╭─ EXERCISE DATA
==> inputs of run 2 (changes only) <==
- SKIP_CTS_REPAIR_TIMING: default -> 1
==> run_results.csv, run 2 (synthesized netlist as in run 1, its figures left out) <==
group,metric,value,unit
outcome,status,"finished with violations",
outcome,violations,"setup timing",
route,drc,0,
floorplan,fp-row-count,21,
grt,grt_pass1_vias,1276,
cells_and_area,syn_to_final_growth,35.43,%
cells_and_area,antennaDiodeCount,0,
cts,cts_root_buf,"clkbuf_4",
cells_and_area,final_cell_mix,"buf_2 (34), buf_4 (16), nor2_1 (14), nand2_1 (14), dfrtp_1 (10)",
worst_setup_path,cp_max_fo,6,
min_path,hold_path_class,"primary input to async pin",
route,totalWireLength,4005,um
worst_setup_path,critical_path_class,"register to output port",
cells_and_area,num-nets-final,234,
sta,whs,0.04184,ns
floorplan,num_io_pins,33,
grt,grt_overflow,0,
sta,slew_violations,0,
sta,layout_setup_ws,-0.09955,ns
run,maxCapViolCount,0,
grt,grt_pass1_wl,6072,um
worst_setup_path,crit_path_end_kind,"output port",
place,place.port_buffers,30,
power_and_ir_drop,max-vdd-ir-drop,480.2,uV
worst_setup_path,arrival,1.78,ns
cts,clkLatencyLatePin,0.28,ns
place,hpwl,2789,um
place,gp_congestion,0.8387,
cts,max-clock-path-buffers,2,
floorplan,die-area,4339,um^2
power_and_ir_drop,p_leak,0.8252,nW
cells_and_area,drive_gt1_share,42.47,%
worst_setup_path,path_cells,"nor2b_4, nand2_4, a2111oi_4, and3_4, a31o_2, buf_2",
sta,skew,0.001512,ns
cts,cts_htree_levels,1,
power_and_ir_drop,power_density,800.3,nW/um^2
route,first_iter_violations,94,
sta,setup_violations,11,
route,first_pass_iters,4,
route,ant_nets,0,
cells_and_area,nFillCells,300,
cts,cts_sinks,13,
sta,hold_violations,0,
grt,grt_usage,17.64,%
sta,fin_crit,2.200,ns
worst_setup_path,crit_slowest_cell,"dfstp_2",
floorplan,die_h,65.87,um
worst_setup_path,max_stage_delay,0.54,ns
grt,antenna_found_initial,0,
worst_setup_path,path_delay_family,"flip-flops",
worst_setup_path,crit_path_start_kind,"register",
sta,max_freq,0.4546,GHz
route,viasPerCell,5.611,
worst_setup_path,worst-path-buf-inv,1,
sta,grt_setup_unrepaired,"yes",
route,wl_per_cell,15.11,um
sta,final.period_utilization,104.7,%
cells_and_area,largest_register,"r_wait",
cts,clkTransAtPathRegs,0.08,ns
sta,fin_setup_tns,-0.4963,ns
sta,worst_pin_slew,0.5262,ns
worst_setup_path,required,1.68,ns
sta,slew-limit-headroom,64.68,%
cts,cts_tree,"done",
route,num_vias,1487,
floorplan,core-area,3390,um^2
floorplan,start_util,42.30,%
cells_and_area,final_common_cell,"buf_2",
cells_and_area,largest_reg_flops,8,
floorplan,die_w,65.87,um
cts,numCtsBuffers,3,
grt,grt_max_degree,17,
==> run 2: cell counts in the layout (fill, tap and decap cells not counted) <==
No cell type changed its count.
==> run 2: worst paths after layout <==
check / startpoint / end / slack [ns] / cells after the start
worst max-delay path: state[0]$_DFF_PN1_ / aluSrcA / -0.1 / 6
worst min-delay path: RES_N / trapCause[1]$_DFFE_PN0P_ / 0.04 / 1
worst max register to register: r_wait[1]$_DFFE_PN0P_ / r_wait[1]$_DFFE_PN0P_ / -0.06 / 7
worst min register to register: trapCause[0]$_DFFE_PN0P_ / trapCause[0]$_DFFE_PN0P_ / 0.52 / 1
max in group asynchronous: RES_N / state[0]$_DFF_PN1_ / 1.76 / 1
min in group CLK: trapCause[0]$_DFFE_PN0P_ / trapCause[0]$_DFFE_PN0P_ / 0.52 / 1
╰─
Check each line of the entries for the string "group". Copy the lines that have it.

group,metric,value,unit
max in group asynchronous: RES_N / state[0]$_DFF_PN1_ / 1.76 / 1
min in group CLK: trapCause[0]$_DFFE_PN0P_ / trapCause[0]$_DFFE_PN0P_ / 0.52 / 1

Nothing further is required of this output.